Task statement —
Write out, please, the lines from the beginning of the material to the line with "wire [31:0] y_abs;", including both ends and nothing else.

Supplied records —

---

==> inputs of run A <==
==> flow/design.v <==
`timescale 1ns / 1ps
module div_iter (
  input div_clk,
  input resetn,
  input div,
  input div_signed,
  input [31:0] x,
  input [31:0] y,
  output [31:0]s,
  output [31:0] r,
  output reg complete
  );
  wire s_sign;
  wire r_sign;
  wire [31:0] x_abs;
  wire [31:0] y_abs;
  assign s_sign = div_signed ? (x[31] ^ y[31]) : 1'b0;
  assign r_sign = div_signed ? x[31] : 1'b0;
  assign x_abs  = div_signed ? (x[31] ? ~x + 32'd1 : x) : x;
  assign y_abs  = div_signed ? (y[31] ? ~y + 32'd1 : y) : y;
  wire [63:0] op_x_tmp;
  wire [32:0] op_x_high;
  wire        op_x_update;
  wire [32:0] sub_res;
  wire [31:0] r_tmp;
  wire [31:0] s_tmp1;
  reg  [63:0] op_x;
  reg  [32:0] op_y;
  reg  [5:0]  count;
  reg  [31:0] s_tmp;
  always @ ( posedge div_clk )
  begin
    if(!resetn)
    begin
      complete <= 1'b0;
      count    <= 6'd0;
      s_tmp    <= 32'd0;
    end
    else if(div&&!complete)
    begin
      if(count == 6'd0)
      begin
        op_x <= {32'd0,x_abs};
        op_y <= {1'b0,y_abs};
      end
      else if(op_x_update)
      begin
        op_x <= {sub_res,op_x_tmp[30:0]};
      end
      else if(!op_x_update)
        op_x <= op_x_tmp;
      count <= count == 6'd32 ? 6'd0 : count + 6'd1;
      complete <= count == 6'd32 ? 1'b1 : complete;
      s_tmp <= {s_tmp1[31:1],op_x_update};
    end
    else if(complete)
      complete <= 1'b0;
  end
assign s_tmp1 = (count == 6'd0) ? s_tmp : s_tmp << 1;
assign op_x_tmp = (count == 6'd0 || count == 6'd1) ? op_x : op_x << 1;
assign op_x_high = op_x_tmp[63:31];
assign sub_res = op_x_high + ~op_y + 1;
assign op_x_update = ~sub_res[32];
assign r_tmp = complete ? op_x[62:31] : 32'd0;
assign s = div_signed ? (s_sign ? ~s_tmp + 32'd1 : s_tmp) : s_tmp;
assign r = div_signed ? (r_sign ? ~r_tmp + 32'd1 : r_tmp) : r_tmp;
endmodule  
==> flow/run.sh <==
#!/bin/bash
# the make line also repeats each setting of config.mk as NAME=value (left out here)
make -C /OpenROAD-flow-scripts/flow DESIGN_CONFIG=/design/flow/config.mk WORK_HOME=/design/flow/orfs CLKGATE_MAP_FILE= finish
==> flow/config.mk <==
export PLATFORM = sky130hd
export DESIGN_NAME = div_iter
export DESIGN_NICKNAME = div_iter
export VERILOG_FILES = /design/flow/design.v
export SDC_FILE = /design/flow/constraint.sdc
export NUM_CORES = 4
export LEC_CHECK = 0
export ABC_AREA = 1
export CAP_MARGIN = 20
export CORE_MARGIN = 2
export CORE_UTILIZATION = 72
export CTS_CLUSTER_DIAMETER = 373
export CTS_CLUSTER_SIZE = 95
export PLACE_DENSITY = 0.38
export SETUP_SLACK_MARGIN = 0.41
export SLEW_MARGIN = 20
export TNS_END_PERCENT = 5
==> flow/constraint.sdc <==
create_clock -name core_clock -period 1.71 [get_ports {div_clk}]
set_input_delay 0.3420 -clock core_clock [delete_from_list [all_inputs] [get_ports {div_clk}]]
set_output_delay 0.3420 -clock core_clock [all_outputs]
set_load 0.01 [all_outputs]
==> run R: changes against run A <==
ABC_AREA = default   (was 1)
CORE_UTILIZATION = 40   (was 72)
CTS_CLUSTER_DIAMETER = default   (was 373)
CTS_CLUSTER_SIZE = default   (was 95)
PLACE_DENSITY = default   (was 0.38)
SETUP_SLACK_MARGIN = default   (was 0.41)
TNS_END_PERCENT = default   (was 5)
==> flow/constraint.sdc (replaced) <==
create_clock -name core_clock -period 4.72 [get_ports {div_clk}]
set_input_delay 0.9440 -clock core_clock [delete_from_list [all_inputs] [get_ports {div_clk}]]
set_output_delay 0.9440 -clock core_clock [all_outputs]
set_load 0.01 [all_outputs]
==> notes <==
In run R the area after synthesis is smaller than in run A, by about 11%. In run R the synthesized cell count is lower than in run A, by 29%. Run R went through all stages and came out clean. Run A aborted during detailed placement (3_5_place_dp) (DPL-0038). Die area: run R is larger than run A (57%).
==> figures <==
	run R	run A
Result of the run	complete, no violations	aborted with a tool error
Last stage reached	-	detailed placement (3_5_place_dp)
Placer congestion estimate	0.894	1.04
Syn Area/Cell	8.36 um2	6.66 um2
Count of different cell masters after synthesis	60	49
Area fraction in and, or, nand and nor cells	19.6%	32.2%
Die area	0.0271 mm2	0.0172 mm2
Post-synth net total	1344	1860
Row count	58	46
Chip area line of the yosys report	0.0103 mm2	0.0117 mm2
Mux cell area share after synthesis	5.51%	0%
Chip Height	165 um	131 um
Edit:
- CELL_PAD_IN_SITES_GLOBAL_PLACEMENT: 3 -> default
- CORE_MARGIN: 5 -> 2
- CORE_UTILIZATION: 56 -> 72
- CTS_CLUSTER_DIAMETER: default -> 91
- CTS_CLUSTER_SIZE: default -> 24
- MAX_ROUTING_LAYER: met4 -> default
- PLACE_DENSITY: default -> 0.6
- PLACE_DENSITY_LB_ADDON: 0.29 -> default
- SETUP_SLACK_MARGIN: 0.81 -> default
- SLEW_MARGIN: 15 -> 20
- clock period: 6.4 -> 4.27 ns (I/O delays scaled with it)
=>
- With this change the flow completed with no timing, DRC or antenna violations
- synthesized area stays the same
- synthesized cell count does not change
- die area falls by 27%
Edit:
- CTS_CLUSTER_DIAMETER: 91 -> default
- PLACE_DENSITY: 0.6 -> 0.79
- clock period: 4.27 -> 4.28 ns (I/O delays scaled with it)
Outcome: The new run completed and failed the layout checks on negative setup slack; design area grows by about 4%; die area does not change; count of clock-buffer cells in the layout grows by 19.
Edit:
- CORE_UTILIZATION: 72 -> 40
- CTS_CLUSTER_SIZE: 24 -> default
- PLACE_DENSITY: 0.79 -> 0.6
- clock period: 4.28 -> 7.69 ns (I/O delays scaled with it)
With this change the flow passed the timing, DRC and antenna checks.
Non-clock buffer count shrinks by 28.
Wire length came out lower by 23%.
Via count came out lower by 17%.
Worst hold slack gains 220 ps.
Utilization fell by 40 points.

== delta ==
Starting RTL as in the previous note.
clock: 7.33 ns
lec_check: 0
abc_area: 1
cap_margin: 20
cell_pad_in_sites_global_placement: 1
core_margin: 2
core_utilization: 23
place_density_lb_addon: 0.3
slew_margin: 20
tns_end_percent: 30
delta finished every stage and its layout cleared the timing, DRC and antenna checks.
==> flow/design.v <==
module control_unit (
    input wire clk,
    input wire reset,
    input wire [3:0] opcode,
    input wire zero_flag,
    input wire carry_flag,
    output reg pc_inc,
    output reg pc_load,
    output reg ir_load,
    output reg acc_load,
    output reg mar_load,
    output reg mdr_load,
    output reg addr_sel,
    output reg mem_write
);
    localparam [2:0] 
        FETCH     = 3'b000,
        DECODE    = 3'b001,
        EXECUTE   = 3'b010,
        MEM_READ  = 3'b011,
        MEM_WRITE = 3'b100;
    reg [2:0] current_state, next_state;
    always @(posedge clk or posedge reset) begin
        if (reset)
            current_state <= FETCH;
        else
            current_state <= next_state;
    end
    always @(*) begin
        next_state = current_state;  
        case (current_state)
            FETCH: next_state = DECODE;
            DECODE: next_state = EXECUTE;
            EXECUTE: begin
                case (opcode)
                    4'b0001, 4'b0010, 4'b0011: next_state = MEM_READ;  
                    4'b0100: next_state = MEM_READ;   
                    4'b0101: next_state = MEM_WRITE;  
                    4'b1001: next_state = FETCH;      
                    4'b1010: next_state = FETCH;      
                    4'b1011: next_state = FETCH;      
                    default: next_state = FETCH;
                endcase
            end
            MEM_READ: next_state = FETCH;
            MEM_WRITE: next_state = FETCH;
            default: next_state = FETCH;
        endcase
    end
always @(*) begin
    pc_inc = 1'b0;
    pc_load = 1'b0;
    ir_load = 1'b0;
    acc_load = 1'b0;
    mar_load = 1'b0;
    mdr_load = 1'b0;
    addr_sel = 1'b0;
    mem_write = 1'b0;
    case (current_state)
        FETCH: begin
            pc_inc = 1'b1;
            ir_load = 1'b1;
        end
        DECODE: begin
            mar_load = 1'b1;
        end
        EXECUTE: begin
            case (opcode)
                4'b0101: begin   
                    mdr_load = 1'b1;
                end
                4'b0110: begin   
                    acc_load = 1'b1;
                end
                4'b0111: begin   
                    acc_load = 1'b1;
                end
                4'b1000: begin   
                    acc_load = 1'b1;
                end
                4'b1001: begin   
                    pc_load = 1'b1;
                end
                4'b1010: begin   
                    pc_load = zero_flag;
                end
                4'b1011: begin   
                    pc_load = carry_flag;
                end
                default: begin   
                end
            endcase
        end
        MEM_READ: begin   
            addr_sel = 1'b1;
            acc_load = 1'b1;
        end
        MEM_WRITE: begin
            addr_sel = 1'b1;
            mem_write = 1'b1;
        end
    endcase
end
endmodule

Solved problem —
---

==> inputs of run A <==
==> flow/design.v <==
`timescale 1ns / 1ps
module div_iter (
  input div_clk,
  input resetn,
  input div,
  input div_signed,
  input [31:0] x,
  input [31:0] y,
  output [31:0]s,
  output [31:0] r,
  output reg complete
  );
  wire s_sign;
  wire r_sign;
  wire [31:0] x_abs;
  wire [31:0] y_abs;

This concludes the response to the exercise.